But here is the ugly truth about the traditional Thanksgiving dinner: It's just not very wine-friendly. Now, when I use the term "traditional Thanksgiving dinner," I'm referring to the one a lot of us face: roast turkey (of varying degrees of over-doneness); mashed potatoes; a sweetened sweet-potato or yam dish; cranberry something or other; and stuffing. The problem doesn't come from the turkey or mashed potatoes or stuffing, as these are generally very flexible foods -- avoid too much alcohol and too much oak, and just about any wine will work. Instead, it's the sweetness of sweet potatoes/yams and the sourness of cranberry dishes that wreak havoc with wine.
These dishes have very dramatic and very different impacts on the palate's perception of a wine. Sweet dishes make a wine taste less sweet, which is the genesis of the useful rule that a dessert wine needs to be at least as sweet as the dish it accompanies. However, when it comes to table wines nothing is going to handle great-grandma's recipe for yams glazed with maple syrup and topped with mini-marshmallows. Instead, anything with significant sweetness is going to make your wine taste thin and sour. While you could try drinking an off-dry wine, like a fine German Spatlese or Auslese-level riesling, I find that drinking these wines over the course of an entire dinner wears thin quickly -- and that's from someone who loves these wines. You're also likely to run into significant prejudice from those of the mind that sweetness in a wine equates with poor quality.

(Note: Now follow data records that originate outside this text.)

$ cat src/rtl/ngc_pkg.sv
package ngc_pkg;

  // Chunk position counter width and its saturation value
  localparam int POS_W = 17;
  localparam logic [POS_W-1:0] POS_CAP = {POS_W{1'b1}};

  // Gear table geometry
  localparam int GEAR_W   = 64;
  localparam int GEAR_AW  = 8;

  // Stream command codes carried on s_tuser
  localparam logic CMD_LOAD = 1'b0;
  localparam logic CMD_DATA = 1'b1;

  // Register indexes on the configuration port
  typedef enum logic [2:0] {
    REG_MIN_SIZE    = 3'd0,
    REG_NORMAL_SIZE = 3'd1,
    REG_MAX_SIZE    = 3'd2,
    REG_MASK_STRICT = 3'd3,
    REG_MASK_LOOSE  = 3'd4
  } cfg_reg_t;

  // Register reset values
  localparam logic [15:0]       MIN_SIZE_RST    = 16'd6144;
  localparam logic [POS_W-1:0]  NORMAL_SIZE_RST = POS_W'(8192);
  localparam logic [POS_W-1:0]  MAX_SIZE_RST    = POS_W'(32768);
  localparam logic [GEAR_W-1:0] MASK_STRICT_RST = 64'h0000_f907_0353_0000;
  localparam logic [GEAR_W-1:0] MASK_LOOSE_RST  = 64'h0000_d900_0353_0000;

  typedef struct packed {
    logic [15:0]       min_size;
    logic [POS_W-1:0]  normal_size;
    logic [POS_W-1:0]  max_size;
    logic [GEAR_W-1:0] mask_strict;
    logic [GEAR_W-1:0] mask_loose;
  } cfg_t;

  // One result: closed chunk length and final flag
  typedef struct packed {
    logic [POS_W-1:0] length;
    logic             last;
  } result_t;

  // Results pushed by the cut stage in one cycle (count 0..2, r0 first)
  typedef struct packed {
    logic [1:0] count;
    result_t    r0;
    result_t    r1;
  } push_t;

endpackage

$ cat src/rtl/ngc_cut_stage.sv
module ngc_cut_stage (
  input  logic                       clk,
  input  logic                       rst,
  input  ngc_pkg::cfg_t              cfg,
  input  logic                       data_accept,
  input  logic                       data_last,
  input  logic [ngc_pkg::GEAR_W-1:0] gear_value,
  input  logic                       out_space,
  output logic                       in_ready,
  output ngc_pkg::push_t             push
);
  import ngc_pkg::*;

  logic              busy;
  logic              last_q;
  logic [GEAR_W-1:0] fp;
  logic [GEAR_W-1:0] fp_next;
  logic [POS_W-1:0]  pos;
  logic [POS_W-1:0]  pos_next;
  logic              advance;

  logic              pos_nz;
  logic              cut_max;
  logic              do_hash;
  logic [GEAR_W-1:0] fp_hash;
  logic [GEAR_W-1:0] mask;
  logic              cut_hash;
  logic              cut;
  logic [POS_W-1:0]  pos_base;
  logic [POS_W-1:0]  pos_inc;

  assign advance  = busy && out_space;
  assign in_ready = !busy || out_space;

  // Hash the byte, test for a cut, step the position
  always_comb begin
    pos_nz   = (pos != '0);
    cut_max  = pos_nz && (pos >= cfg.max_size);
    do_hash  = !cut_max && (pos >= {1'b0, cfg.min_size});
    fp_hash  = {fp[GEAR_W-2:0], 1'b0} + gear_value;
    mask     = (pos < cfg.normal_size) ? cfg.mask_strict : cfg.mask_loose;
    cut_hash = do_hash && pos_nz && ((fp_hash & mask) == '0);
    cut      = cut_max || cut_hash;
    pos_base = cut ? '0 : pos;
    pos_inc  = (pos_base == POS_CAP) ? pos_base : pos_base + POS_W'(1);

    if (last_q) begin
      fp_next = '0;
    end else if (cut) begin
      fp_next = (cfg.min_size == '0) ? gear_value : '0;
    end else if (do_hash) begin
      fp_next = fp_hash;
    end else begin
      fp_next = fp;
    end
    pos_next = last_q ? '0 : pos_inc;
  end

  // Assemble the results of this byte
  always_comb begin
    push.count = '0;
    push.r0    = '{length: pos_inc, last: 1'b1};
    push.r1    = '{length: pos_inc, last: 1'b1};
    if (advance) begin
      push.count = {1'b0, cut} + {1'b0, last_q};
      if (cut) begin
        push.r0 = '{length: pos, last: 1'b0};
      end
    end
  end

  // Stage valid
  always_ff @(posedge clk) begin
    if (rst) begin
      busy <= 1'b0;
    end else if (data_accept) begin
      busy <= 1'b1;
    end else if (advance) begin
      busy <= 1'b0;
    end
  end

  always_ff @(posedge clk) begin
    if (data_accept) begin
      last_q <= data_last;
    end
  end

  // Chunk state
  always_ff @(posedge clk) begin
    if (rst) begin
      fp  <= '0;
      pos <= '0;
    end else if (advance) begin
      fp  <= fp_next;
      pos <= pos_next;
    end
  end

endmodule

Cranberry dishes have an equally discombobulating effect on the palate. This time it's in the opposite direction: The wine tastes flat and hollow, and any tannic bitterness it might have is amplified. Minimization is really the only hope here. Think of cranberry more as a condiment than as a dish, and you'll be able to squeak by with a palate-cleansing bite of bread or mashed potato and a sip of water before going back to your wine. If you get both the cranberry and sweet potato dishes going, your palate soon becomes so overwhelmed that any hope of the wine being more than an alcohol-delivery device fades into oblivion.